**Given records**.
=== Begin Enclosure ===
// IOTDF
module IOTDF( clk, rst, in_en, iot_in, fn_sel, busy, valid, iot_out);
Size: ~5600 cells after synthesis, about 870 flip-flops, roughly 0.049 sq mm of cells after synthesis.
Settings: LEC_CHECK=0, CAP_MARGIN=20, CORE_MARGIN=2, CORE_UTILIZATION=70, CTS_CLUSTER_SIZE=25, MAX_ROUTING_LAYER=met4, SLEW_MARGIN=20; clock period 3.93 ns.
run.sh (not shown) runs the stock make flow with config.mk's settings and CLKGATE_MAP_FILE=.
The first run completed without violations.
Then changed:
Settings changed: CORE_UTILIZATION 70 to 66, CTS_CLUSTER_SIZE 25 to not set.
Clock period 3.93 ns to 2.94 ns, I/O delays scaled along.
What happened: The new run completed without violations; clock skew climbs by 22 ps; design area climbs by 4.3%; synthesized cell count does not change; clock-buffer cell count climbs by 1; combinational power climbs by 48%; setup slack is worse by 430 ps; power climbs by 38%; wire length climbs by 2.3%; global-route usage drops by 1.7 points.


Starting RTL as in the previous note.
Settings: LEC_CHECK=0, ABC_AREA=0, CAP_MARGIN=5, CELL_PAD_IN_SITES_DETAIL_PLACEMENT=1, CELL_PAD_IN_SITES_GLOBAL_PLACEMENT=3, CORE_MARGIN=2, CORE_UTILIZATION=22, HOLD_SLACK_MARGIN=0.09, PLACE_DENSITY=0.58, SETUP_SLACK_MARGIN=0.57, SLEW_MARGIN=20; clock period 2.64 ns.
Change:
Settings changed: ABC_AREA 0 to unset, CAP_MARGIN 5 to 20, CELL_PAD_IN_SITES_DETAIL_PLACEMENT 1 to unset, CELL_PAD_IN_SITES_GLOBAL_PLACEMENT 3 to unset, CORE_UTILIZATION 22 to 10, HOLD_SLACK_MARGIN 0.09 to unset, PLACE_DENSITY 0.58 to unset, SETUP_SLACK_MARGIN 0.57 to unset.
Clock period 2.64 ns to 7.94 ns, I/O delays scaled along.
After rerunning: Non-clock buffer count went down by 1038. Worst hold slack improves by 0.053 ns. Final area is lower by about a fifth. Die size grows by well over a third. Synthesized cell count stays the same. Setup slack improved by 3.2 ns. Sequential share of layout area increases by 5.0 points.


IOTDF again, from the RTL that the note above started with.
## IOTDF
module IOTDF( clk, rst, in_en, iot_in, fn_sel, busy, valid, iot_out);
input          clk;
input          rst;
input          in_en;
input  [7:0]   iot_in;
input  [2:0]   fn_sel;
output         busy;
output         valid;
output [127:0] iot_out;
localparam DES_ENCRYPT = 3'b001;
localparam DES_DECRYPT = 3'b010;
localparam CRC_GEN     = 3'b011;
localparam SORT        = 3'b100;
localparam IDLE    = 2'd0;
localparam LOAD    = 2'd1;
(* fsm_encoding = "auto" *) reg [1:0]   current_state, next_state;
reg [3:0]   load_cnt, load_cnt_next;
reg         load_sel, load_sel_next;
reg [127:0] data_buf0, data_buf0_next;
reg [127:0] data_buf1, data_buf1_next;
reg [1:0]   buffer_full, buffer_full_next;
reg         compute_sel, compute_sel_next;
reg         compute_active, compute_active_next;
reg         busy_reg, busy_reg_next;
reg [127:0] result_reg, result_reg_next;
reg         valid_reg, valid_reg_next;
reg         des_start_reg, des_start_reg_next;
reg         crc_sort_start_reg, crc_sort_start_reg_next;
reg         des_en_reg, des_en_reg_next;
reg         crc_sort_en_reg, crc_sort_en_reg_next;
(* synopsys_clock_gating = "true" *) wire enable;
function automatic [127:0] write_byte;
    input [127:0] word_in;
    input [3:0]  byte_idx;
    input [7:0]  byte_value;
    begin
        write_byte = word_in;
        case (byte_idx)
            4'd0:  write_byte[7:0]       = byte_value;
            4'd1:  write_byte[15:8]      = byte_value;
            4'd2:  write_byte[23:16]     = byte_value;
            4'd3:  write_byte[31:24]     = byte_value;
            4'd4:  write_byte[39:32]     = byte_value;
  ...
clock: 5.51 ns
lec_check: 0
abc_area: 0
cap_margin: 25
cell_pad_in_sites_detail_placement: 1
core_margin: 2
core_utilization: 25
cts_cluster_diameter: 389
gpl_routability_driven: 1
max_routing_layer: met5
min_routing_layer: met1
place_density_lb_addon: 0.09
slew_margin: 20
tns_end_percent: 15
Rerun with:
Settings changed: ABC_AREA 0 to not set, CAP_MARGIN 25 to 20, CELL_PAD_IN_SITES_DETAIL_PLACEMENT 1 to not set, CORE_UTILIZATION 25 to 65, CTS_CLUSTER_DIAMETER 389 to not set, GPL_ROUTABILITY_DRIVEN 1 to not set, MAX_ROUTING_LAYER met5 to not set, MIN_ROUTING_LAYER met1 to not set, PLACE_DENSITY_LB_ADDON 0.09 to not set, TNS_END_PERCENT 15 to not set.
Clock period 5.51 ns to 3.93 ns, I/O delays scaled along.
What happened: The new run completed with no timing, DRC or antenna violations. Power rises by about 35%. Clock-buffer cell count is lower by 48. Non-clock buffer count climbs by 55. Design area shrinks by 3.1%. Via count grows by 4.8%. Area after synthesis stays the same. Clock skew shrinks by 0.026 ns. Worst setup slack loses 1.1 ns. Combinational power climbs by about 30%.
=== End Enclosure ===
**Work instruction**. Write out again every entry above, exactly as given.

**Exercise response**.
// IOTDF
module IOTDF( clk, rst, in_en, iot_in, fn_sel, busy, valid, iot_out);
Size: ~5600 cells after synthesis, about 870 flip-flops, roughly 0.049 sq mm of cells after synthesis.
Settings: LEC_CHECK=0, CAP_MARGIN=20, CORE_MARGIN=2, CORE_UTILIZATION=70, CTS_CLUSTER_SIZE=25, MAX_ROUTING_LAYER=met4, SLEW_MARGIN=20; clock period 3.93 ns.
run.sh (not shown) runs the stock make flow with config.mk's settings and CLKGATE_MAP_FILE=.
The first run completed without violations.
Then changed:
Settings changed: CORE_UTILIZATION 70 to 66, CTS_CLUSTER_SIZE 25 to not set.
Clock period 3.93 ns to 2.94 ns, I/O delays scaled along.
What happened: The new run completed without violations; clock skew climbs by 22 ps; design area climbs by 4.3%; synthesized cell count does not change; clock-buffer cell count climbs by 1; combinational power climbs by 48%; setup slack is worse by 430 ps; power climbs by 38%; wire length climbs by 2.3%; global-route usage drops by 1.7 points.


Starting RTL as in the previous note.
Settings: LEC_CHECK=0, ABC_AREA=0, CAP_MARGIN=5, CELL_PAD_IN_SITES_DETAIL_PLACEMENT=1, CELL_PAD_IN_SITES_GLOBAL_PLACEMENT=3, CORE_MARGIN=2, CORE_UTILIZATION=22, HOLD_SLACK_MARGIN=0.09, PLACE_DENSITY=0.58, SETUP_SLACK_MARGIN=0.57, SLEW_MARGIN=20; clock period 2.64 ns.
Change:
Settings changed: ABC_AREA 0 to unset, CAP_MARGIN 5 to 20, CELL_PAD_IN_SITES_DETAIL_PLACEMENT 1 to unset, CELL_PAD_IN_SITES_GLOBAL_PLACEMENT 3 to unset, CORE_UTILIZATION 22 to 10, HOLD_SLACK_MARGIN 0.09 to unset, PLACE_DENSITY 0.58 to unset, SETUP_SLACK_MARGIN 0.57 to unset.
Clock period 2.64 ns to 7.94 ns, I/O delays scaled along.
After rerunning: Non-clock buffer count went down by 1038. Worst hold slack improves by 0.053 ns. Final area is lower by about a fifth. Die size grows by well over a third. Synthesized cell count stays the same. Setup slack improved by 3.2 ns. Sequential share of layout area increases by 5.0 points.


IOTDF again, from the RTL that the note above started with.
## IOTDF
module IOTDF( clk, rst, in_en, iot_in, fn_sel, busy, valid, iot_out);
input          clk;
input          rst;
input          in_en;
input  [7:0]   iot_in;
input  [2:0]   fn_sel;
output         busy;
output         valid;
output [127:0] iot_out;
localparam DES_ENCRYPT = 3'b001;
localparam DES_DECRYPT = 3'b010;
localparam CRC_GEN     = 3'b011;
localparam SORT        = 3'b100;
localparam IDLE    = 2'd0;
localparam LOAD    = 2'd1;
(* fsm_encoding = "auto" *) reg [1:0]   current_state, next_state;
reg [3:0]   load_cnt, load_cnt_next;
reg         load_sel, load_sel_next;
reg [127:0] data_buf0, data_buf0_next;
reg [127:0] data_buf1, data_buf1_next;
reg [1:0]   buffer_full, buffer_full_next;
reg         compute_sel, compute_sel_next;
reg         compute_active, compute_active_next;
reg         busy_reg, busy_reg_next;
reg [127:0] result_reg, result_reg_next;
reg         valid_reg, valid_reg_next;
reg         des_start_reg, des_start_reg_next;
reg         crc_sort_start_reg, crc_sort_start_reg_next;
reg         des_en_reg, des_en_reg_next;
reg         crc_sort_en_reg, crc_sort_en_reg_next;
(* synopsys_clock_gating = "true" *) wire enable;
function automatic [127:0] write_byte;
    input [127:0] word_in;
    input [3:0]  byte_idx;
    input [7:0]  byte_value;
    begin
        write_byte = word_in;
        case (byte_idx)
            4'd0:  write_byte[7:0]       = byte_value;
            4'd1:  write_byte[15:8]      = byte_value;
            4'd2:  write_byte[23:16]     = byte_value;
            4'd3:  write_byte[31:24]     = byte_value;
            4'd4:  write_byte[39:32]     = byte_value;
  ...
clock: 5.51 ns
lec_check: 0
abc_area: 0
cap_margin: 25
cell_pad_in_sites_detail_placement: 1
core_margin: 2
core_utilization: 25
cts_cluster_diameter: 389
gpl_routability_driven: 1
max_routing_layer: met5
min_routing_layer: met1
place_density_lb_addon: 0.09
slew_margin: 20
tns_end_percent: 15
Rerun with:
Settings changed: ABC_AREA 0 to not set, CAP_MARGIN 25 to 20, CELL_PAD_IN_SITES_DETAIL_PLACEMENT 1 to not set, CORE_UTILIZATION 25 to 65, CTS_CLUSTER_DIAMETER 389 to not set, GPL_ROUTABILITY_DRIVEN 1 to not set, MAX_ROUTING_LAYER met5 to not set, MIN_ROUTING_LAYER met1 to not set, PLACE_DENSITY_LB_ADDON 0.09 to not set, TNS_END_PERCENT 15 to not set.
Clock period 5.51 ns to 3.93 ns, I/O delays scaled along.
What happened: The new run completed with no timing, DRC or antenna violations. Power rises by about 35%. Clock-buffer cell count is lower by 48. Non-clock buffer count climbs by 55. Design area shrinks by 3.1%. Via count grows by 4.8%. Area after synthesis stays the same. Clock skew shrinks by 0.026 ns. Worst setup slack loses 1.1 ns. Combinational power climbs by about 30%.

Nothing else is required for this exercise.